Medicine is changing quickly. In the context of these changes I hear this question occasionally: ‘What would Osler think?’ What would he think of imaging before examination? How would he feel about medical residents rounding with one eye on the EHR?
It’s an interesting question and one that highlights the fact that we’re a profession preoccupied with our past. We like to quote iconic figures of medical history. Their pictures hang in the lecture halls that shape the youngest minds in medicine. We’re trained from early on to keep pace with the past. We cross-check where we’re headed with where we’ve been.
But I can’t help but wonder if Osler’s perspective on 21st century medicine might be irrelevant. Osler was dependent upon his hands, eyes and ears because he had little else. He lived and prospered within his diagnostic means.
The question of Osler reflects our profession’s endemic insecurity with change. We often invoke figures from our past to validate one way of doing things. We’re afraid to believe that anything other than where we’ve been could ever define us going forward. As medicine becomes more precise expect the argument that medicine was better way back when. Look for lectures with historic quotes illustrating just how misguided we’ve become.

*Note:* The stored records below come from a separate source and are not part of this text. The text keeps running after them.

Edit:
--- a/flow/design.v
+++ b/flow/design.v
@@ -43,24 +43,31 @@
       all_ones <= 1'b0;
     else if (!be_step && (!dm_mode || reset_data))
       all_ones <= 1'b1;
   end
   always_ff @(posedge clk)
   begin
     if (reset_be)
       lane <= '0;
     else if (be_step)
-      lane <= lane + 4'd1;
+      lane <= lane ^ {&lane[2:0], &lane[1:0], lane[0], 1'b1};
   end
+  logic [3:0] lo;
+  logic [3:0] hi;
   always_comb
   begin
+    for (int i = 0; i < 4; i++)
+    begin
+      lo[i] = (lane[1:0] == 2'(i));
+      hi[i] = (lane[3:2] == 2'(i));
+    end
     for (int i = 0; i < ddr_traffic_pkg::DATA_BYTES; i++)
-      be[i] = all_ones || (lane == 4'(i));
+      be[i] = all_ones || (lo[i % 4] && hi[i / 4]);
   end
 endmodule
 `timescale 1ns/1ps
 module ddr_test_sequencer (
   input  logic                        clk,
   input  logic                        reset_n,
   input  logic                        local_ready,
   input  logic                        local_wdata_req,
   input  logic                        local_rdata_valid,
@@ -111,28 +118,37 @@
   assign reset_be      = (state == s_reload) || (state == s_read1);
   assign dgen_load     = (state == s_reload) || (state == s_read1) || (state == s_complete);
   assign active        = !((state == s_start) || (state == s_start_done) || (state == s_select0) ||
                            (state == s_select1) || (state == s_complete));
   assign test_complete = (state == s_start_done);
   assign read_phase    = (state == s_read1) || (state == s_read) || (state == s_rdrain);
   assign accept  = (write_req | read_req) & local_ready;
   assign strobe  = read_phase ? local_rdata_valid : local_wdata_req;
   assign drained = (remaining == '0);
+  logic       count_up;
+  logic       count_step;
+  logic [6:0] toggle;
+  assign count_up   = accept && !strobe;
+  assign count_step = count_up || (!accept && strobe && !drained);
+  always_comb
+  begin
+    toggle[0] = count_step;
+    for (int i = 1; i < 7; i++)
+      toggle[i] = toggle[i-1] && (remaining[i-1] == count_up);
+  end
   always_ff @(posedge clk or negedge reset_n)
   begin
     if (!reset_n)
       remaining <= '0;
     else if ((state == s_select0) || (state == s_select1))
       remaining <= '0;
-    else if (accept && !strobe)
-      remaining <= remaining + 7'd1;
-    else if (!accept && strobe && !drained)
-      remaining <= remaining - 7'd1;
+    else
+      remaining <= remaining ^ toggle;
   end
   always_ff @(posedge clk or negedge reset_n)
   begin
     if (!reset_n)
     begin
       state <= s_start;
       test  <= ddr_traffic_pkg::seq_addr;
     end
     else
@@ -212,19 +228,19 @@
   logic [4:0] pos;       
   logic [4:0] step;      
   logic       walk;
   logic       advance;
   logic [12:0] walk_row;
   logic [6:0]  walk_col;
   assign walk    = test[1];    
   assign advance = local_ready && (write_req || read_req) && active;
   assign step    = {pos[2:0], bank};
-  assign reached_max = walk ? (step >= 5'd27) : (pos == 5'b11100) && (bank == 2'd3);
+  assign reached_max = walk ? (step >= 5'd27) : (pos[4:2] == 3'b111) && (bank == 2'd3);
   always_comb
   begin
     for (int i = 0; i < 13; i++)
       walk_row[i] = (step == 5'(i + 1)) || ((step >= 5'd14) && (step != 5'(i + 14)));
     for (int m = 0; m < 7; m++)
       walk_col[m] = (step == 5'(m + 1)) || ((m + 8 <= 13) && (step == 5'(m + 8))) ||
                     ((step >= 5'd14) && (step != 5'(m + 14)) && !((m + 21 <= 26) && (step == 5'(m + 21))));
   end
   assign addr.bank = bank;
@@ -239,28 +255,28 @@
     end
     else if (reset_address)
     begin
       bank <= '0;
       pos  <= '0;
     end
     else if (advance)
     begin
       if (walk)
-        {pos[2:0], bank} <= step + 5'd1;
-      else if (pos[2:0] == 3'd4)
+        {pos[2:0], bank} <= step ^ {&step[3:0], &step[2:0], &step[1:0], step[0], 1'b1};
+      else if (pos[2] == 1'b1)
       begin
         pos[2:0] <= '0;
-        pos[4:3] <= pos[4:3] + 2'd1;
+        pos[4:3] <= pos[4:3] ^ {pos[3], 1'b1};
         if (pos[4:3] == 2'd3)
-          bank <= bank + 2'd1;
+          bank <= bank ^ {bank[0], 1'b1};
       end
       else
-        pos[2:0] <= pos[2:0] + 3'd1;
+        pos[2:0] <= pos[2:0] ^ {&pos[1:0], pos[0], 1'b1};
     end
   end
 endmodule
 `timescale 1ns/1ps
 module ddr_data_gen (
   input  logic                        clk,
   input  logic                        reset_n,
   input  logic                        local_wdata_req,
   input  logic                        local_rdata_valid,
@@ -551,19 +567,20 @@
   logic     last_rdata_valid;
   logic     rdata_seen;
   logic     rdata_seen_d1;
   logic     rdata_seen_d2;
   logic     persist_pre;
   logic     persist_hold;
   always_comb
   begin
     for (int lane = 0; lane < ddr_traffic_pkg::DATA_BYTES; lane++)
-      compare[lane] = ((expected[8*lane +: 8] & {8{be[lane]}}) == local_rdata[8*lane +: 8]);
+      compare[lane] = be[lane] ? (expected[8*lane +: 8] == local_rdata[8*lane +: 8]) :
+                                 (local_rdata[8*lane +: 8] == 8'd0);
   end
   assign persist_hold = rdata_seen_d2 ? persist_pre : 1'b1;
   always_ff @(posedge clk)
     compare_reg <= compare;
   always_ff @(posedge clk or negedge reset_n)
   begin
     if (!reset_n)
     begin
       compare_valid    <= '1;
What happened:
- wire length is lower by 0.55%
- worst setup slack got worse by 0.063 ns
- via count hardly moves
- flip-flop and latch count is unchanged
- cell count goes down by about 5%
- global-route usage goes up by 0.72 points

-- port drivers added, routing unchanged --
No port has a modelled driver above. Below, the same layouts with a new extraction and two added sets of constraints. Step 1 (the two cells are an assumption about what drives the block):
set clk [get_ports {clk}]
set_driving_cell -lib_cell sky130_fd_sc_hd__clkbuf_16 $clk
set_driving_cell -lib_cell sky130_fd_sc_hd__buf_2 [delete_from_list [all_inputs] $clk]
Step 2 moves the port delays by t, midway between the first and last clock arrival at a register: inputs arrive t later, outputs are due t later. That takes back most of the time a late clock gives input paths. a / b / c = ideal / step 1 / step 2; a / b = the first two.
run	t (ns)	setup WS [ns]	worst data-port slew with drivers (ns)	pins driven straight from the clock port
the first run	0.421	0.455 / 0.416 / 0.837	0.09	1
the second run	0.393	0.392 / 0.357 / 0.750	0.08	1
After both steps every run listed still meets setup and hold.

But understand that the heroes we quote were the disruptors of their time. Flexner, Osler, Debakey and others worked to overturn the status quo. They spent little time convincing their peers to move medical thinking back 100 years. I suspect that if William Osler were here he’d push the limits of wireless health, imaging, genomics and self-quantification. He would apply our digital tools as a means of engaging and advancing the interest of the patient. His methods of connection would be unrecognizable to past generations but no less important.
And I suspect that he would see to it that as a profession we were defined less by our tools than by the way we use them.
That’s what Osler would think. I think.